■ PROBLEM DETAILS ■
All lines holding the string "decap" should be copied from the data below.

_ _ _ _

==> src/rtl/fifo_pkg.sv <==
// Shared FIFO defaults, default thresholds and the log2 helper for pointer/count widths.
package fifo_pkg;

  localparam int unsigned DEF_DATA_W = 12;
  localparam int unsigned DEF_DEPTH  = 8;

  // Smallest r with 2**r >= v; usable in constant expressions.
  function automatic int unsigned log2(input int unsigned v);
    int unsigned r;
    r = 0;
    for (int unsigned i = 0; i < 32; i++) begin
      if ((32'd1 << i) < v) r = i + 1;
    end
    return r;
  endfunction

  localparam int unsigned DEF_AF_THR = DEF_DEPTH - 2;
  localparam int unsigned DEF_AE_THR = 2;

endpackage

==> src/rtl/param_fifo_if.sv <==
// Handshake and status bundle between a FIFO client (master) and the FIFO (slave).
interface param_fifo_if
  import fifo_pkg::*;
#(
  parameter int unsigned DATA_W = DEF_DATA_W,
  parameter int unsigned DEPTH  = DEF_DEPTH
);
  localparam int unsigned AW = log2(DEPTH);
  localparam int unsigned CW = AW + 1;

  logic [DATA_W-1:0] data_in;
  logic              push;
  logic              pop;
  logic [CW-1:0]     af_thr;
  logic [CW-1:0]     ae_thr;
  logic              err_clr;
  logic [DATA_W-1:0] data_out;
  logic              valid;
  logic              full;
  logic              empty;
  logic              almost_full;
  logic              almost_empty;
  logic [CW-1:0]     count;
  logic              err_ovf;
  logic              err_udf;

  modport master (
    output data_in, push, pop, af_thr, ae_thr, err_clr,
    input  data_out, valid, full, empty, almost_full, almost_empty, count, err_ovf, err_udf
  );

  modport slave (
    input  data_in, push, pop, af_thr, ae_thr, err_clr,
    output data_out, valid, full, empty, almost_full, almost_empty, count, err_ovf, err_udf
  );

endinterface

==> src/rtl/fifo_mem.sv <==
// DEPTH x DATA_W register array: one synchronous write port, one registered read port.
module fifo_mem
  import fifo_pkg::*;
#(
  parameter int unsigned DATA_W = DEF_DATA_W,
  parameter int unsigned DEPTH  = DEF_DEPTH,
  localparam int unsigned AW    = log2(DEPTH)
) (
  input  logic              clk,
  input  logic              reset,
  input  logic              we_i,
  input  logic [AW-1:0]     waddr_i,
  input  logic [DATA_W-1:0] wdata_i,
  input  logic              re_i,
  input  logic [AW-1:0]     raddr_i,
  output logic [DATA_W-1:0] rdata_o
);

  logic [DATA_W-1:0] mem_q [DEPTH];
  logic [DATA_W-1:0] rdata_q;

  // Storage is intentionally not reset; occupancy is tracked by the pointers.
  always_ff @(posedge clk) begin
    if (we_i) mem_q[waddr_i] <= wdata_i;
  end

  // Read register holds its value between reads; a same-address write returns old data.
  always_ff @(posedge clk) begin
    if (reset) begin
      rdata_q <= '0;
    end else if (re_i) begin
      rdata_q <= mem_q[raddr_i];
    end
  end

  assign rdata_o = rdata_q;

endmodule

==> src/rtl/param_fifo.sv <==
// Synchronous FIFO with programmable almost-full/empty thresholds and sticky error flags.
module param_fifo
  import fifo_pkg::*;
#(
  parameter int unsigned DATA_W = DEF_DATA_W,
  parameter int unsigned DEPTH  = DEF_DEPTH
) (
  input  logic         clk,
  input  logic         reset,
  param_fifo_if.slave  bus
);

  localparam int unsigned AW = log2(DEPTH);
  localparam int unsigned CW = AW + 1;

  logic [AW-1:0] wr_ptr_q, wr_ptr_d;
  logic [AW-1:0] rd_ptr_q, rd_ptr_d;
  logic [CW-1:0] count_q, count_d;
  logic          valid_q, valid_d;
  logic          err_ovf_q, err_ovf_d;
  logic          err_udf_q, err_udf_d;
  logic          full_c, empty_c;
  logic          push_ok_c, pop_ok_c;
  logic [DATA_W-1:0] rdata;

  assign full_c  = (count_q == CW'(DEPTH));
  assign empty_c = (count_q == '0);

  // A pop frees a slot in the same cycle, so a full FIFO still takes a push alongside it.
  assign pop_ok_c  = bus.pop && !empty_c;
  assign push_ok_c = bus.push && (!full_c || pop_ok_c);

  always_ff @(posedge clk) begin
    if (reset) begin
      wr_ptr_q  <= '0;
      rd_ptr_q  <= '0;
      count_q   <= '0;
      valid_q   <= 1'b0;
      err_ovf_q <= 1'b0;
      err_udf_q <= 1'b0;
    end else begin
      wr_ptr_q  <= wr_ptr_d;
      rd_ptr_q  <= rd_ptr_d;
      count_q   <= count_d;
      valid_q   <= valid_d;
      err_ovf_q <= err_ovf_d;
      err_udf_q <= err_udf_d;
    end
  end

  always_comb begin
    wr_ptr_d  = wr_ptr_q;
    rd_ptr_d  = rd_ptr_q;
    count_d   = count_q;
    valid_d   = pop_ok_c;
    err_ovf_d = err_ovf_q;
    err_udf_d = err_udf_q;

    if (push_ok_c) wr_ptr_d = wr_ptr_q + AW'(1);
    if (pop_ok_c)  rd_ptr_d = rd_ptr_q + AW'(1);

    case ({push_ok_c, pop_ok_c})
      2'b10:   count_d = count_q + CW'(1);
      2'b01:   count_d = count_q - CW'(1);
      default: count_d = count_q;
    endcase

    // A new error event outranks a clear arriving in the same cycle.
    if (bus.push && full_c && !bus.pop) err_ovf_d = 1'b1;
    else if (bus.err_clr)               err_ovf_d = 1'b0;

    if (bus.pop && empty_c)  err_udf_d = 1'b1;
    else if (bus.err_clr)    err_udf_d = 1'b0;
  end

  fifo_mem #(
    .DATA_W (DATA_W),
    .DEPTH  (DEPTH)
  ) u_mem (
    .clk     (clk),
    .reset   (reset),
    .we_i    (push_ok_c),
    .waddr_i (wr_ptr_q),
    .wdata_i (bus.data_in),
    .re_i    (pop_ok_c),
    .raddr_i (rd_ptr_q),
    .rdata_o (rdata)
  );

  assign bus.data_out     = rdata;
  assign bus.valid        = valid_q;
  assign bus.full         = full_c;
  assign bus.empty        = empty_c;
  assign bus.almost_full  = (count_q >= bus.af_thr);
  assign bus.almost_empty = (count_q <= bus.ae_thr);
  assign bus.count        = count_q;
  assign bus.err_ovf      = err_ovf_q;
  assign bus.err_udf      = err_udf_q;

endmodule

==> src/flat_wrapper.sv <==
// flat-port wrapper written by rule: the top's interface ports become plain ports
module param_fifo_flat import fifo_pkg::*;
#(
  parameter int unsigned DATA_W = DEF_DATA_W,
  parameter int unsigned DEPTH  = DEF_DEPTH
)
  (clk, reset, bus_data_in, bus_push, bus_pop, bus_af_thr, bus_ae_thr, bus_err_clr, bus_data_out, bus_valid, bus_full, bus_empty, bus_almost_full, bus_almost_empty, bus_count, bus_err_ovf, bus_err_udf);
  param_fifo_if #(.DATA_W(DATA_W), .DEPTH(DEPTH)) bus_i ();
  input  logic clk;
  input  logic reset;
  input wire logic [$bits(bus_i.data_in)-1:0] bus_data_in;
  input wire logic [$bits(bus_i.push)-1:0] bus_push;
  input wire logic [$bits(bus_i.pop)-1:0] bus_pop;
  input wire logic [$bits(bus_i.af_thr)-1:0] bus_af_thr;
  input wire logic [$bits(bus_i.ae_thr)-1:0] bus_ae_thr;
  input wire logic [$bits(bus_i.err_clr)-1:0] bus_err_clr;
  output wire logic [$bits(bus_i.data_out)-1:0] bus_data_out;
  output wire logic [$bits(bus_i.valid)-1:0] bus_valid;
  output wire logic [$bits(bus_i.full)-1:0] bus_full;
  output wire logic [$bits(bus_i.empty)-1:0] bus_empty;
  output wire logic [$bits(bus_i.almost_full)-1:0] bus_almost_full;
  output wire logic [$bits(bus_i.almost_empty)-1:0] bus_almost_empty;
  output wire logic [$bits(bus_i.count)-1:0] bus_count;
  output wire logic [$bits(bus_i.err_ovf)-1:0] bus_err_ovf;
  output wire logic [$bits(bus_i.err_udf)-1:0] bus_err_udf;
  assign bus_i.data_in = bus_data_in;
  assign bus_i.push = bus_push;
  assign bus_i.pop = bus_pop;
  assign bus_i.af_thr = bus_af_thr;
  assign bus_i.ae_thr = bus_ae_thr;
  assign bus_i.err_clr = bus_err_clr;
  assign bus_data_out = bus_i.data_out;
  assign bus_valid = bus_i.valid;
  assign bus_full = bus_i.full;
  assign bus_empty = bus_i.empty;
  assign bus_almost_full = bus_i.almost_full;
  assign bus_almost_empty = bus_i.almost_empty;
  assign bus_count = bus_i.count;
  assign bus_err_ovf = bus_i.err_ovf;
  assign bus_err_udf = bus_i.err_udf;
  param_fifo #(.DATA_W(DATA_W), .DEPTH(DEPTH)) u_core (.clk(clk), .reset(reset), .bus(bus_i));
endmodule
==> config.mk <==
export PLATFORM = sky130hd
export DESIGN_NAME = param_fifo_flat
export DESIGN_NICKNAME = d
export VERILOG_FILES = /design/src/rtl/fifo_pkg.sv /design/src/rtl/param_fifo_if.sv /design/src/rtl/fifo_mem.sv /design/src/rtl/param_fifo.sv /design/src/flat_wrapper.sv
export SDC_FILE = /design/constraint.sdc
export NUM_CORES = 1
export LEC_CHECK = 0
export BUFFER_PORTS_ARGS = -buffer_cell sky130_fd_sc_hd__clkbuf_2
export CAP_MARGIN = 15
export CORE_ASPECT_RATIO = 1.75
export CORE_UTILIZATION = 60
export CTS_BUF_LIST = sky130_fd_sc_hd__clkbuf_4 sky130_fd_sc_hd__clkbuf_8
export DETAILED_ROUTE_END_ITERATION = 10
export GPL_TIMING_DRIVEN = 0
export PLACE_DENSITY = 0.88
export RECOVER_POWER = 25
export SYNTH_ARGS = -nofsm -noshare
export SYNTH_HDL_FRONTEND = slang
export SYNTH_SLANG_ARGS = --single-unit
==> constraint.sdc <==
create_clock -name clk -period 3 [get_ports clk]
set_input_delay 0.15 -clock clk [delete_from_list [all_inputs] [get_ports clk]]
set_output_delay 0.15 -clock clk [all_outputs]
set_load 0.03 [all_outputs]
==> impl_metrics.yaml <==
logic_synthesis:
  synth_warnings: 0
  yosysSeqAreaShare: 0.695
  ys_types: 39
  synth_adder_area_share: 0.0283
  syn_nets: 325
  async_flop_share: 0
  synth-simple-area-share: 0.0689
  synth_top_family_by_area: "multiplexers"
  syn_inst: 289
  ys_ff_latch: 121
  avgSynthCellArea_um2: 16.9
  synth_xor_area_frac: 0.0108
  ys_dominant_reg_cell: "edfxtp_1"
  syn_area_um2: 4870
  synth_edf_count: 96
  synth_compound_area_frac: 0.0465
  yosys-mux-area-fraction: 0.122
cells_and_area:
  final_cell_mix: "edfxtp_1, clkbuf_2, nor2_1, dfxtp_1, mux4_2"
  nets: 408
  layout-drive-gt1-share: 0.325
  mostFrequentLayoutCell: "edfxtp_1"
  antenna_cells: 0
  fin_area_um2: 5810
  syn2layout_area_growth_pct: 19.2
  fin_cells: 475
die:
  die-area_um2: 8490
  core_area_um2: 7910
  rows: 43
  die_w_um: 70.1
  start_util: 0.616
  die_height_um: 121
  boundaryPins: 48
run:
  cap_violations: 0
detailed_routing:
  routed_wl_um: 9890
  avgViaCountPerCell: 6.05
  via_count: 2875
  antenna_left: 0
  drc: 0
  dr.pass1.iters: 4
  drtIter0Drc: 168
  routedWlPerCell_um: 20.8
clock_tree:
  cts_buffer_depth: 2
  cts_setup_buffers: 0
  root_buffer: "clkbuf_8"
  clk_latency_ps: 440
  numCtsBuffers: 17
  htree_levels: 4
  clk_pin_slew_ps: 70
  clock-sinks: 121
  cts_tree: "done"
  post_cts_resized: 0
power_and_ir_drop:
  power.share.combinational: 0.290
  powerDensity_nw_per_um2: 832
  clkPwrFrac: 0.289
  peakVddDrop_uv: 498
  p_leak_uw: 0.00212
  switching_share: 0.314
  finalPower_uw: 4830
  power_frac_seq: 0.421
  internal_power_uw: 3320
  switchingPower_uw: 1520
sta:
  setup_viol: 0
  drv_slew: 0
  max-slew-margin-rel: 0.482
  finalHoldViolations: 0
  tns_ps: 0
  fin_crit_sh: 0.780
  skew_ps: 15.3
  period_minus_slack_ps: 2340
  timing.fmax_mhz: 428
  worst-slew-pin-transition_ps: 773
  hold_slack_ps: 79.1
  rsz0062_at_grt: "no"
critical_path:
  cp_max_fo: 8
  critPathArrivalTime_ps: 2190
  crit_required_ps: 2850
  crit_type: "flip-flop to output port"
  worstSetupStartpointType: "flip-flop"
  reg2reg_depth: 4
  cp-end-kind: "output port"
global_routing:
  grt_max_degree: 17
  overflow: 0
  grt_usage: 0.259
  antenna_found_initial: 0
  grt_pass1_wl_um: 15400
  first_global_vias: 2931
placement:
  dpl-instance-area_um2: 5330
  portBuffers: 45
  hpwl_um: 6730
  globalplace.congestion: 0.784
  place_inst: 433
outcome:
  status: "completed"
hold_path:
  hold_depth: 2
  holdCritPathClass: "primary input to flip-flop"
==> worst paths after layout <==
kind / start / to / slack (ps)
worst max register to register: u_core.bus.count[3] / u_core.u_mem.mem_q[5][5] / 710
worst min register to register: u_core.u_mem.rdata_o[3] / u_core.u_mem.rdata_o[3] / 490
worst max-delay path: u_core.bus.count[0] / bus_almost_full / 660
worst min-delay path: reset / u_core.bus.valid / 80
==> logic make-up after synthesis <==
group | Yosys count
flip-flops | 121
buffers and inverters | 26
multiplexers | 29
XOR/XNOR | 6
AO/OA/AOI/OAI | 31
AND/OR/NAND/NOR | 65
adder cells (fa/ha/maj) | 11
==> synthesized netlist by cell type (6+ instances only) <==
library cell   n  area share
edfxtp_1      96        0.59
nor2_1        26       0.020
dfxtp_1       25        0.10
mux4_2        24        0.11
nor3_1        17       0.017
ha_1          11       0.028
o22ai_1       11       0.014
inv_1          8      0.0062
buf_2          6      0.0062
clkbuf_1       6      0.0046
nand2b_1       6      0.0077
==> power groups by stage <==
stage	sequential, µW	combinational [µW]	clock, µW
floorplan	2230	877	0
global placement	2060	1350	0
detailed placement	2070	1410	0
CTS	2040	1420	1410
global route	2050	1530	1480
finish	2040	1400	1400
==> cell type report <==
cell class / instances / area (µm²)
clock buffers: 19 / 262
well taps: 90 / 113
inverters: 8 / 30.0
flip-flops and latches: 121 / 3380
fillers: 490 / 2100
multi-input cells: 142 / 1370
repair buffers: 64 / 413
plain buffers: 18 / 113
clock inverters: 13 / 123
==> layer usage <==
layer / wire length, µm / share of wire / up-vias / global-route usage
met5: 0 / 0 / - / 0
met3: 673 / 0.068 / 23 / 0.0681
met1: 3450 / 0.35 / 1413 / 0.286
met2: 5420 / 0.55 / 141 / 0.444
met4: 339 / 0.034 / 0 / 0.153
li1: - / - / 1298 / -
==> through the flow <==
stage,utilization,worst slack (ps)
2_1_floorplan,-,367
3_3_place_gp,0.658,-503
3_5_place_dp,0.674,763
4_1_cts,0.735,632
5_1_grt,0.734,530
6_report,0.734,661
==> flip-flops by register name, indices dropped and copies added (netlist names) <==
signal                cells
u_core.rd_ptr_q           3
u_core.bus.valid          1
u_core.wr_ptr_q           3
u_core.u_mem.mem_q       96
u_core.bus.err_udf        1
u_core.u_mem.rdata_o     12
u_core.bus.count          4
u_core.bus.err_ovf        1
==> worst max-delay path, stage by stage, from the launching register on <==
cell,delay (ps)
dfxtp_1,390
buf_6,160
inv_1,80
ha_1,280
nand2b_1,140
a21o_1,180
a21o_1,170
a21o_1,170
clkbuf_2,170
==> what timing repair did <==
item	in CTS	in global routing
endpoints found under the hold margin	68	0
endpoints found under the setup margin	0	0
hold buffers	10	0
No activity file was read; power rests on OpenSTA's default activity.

_ _ _ _

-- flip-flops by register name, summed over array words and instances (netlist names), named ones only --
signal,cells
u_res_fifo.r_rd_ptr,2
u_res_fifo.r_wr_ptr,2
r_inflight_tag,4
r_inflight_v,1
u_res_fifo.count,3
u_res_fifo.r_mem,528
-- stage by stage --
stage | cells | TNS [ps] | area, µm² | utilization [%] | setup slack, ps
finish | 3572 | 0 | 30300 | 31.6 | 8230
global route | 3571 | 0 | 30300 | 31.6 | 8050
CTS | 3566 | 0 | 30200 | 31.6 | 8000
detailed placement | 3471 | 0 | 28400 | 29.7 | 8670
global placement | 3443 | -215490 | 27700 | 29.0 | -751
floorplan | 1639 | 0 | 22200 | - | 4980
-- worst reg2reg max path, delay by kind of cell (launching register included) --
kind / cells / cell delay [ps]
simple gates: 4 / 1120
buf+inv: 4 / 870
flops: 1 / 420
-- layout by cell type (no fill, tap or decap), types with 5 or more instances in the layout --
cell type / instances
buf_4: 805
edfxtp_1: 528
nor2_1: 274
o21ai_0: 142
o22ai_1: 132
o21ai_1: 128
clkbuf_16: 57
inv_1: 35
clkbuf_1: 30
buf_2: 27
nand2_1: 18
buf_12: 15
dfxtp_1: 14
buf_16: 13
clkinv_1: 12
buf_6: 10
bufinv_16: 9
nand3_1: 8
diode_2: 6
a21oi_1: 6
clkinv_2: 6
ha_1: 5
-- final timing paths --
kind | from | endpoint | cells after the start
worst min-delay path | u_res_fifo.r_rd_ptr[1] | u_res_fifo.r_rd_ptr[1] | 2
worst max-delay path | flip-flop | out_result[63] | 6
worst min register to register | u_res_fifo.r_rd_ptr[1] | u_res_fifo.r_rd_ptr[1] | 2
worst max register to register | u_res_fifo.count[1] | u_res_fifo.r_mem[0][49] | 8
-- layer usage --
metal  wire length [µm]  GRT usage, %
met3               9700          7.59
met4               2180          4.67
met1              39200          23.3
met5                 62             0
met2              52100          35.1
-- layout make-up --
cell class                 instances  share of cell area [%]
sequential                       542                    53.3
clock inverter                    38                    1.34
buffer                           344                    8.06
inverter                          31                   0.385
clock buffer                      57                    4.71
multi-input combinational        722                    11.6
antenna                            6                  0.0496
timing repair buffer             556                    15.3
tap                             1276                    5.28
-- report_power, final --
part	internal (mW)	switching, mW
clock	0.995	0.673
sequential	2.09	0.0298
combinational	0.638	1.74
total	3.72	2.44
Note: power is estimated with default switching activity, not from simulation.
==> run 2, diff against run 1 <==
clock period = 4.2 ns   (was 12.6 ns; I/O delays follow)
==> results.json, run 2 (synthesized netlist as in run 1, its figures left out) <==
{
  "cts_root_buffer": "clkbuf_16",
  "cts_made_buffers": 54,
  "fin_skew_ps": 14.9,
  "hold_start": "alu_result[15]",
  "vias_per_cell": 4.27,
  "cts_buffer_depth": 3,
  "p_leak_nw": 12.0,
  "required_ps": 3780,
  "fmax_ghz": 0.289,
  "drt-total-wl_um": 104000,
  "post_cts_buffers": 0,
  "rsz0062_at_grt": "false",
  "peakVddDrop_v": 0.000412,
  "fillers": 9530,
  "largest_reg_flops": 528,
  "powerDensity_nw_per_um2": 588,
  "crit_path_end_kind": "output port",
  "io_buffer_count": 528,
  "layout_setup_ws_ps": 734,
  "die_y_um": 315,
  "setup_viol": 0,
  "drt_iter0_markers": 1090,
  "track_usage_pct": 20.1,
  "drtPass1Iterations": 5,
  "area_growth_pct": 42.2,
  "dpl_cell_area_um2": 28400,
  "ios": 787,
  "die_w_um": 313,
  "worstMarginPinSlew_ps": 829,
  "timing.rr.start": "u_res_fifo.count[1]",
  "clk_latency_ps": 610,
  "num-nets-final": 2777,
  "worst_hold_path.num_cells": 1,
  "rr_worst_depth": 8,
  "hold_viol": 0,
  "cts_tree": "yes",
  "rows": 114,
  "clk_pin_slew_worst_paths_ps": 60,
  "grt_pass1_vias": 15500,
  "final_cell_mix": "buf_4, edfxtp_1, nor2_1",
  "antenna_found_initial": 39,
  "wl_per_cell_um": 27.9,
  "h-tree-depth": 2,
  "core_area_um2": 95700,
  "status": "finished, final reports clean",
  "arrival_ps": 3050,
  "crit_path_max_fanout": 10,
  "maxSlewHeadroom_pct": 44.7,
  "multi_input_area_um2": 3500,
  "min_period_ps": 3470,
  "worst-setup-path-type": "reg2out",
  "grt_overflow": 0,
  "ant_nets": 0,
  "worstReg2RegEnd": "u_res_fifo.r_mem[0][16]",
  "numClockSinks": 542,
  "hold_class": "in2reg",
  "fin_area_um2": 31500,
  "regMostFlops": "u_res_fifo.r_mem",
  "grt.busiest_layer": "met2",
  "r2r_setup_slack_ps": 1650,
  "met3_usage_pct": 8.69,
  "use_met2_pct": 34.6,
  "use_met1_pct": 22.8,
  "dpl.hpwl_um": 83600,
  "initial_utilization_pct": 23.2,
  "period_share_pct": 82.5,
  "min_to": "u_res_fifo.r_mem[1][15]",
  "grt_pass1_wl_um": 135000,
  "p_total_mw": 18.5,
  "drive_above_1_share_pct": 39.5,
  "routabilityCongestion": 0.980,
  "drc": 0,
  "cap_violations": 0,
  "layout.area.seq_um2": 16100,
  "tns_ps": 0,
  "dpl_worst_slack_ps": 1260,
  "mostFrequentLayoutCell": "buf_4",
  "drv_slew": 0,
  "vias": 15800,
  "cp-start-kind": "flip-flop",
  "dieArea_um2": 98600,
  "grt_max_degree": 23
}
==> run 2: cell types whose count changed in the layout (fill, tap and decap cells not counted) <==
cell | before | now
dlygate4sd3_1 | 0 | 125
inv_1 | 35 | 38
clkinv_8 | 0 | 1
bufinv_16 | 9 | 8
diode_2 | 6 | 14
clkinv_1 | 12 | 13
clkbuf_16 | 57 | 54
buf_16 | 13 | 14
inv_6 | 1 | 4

_ _ _ _

■ OUTPUT ■
-- layout by cell type (no fill, tap or decap), types with 5 or more instances in the layout --
==> run 2: cell types whose count changed in the layout (fill, tap and decap cells not counted) <==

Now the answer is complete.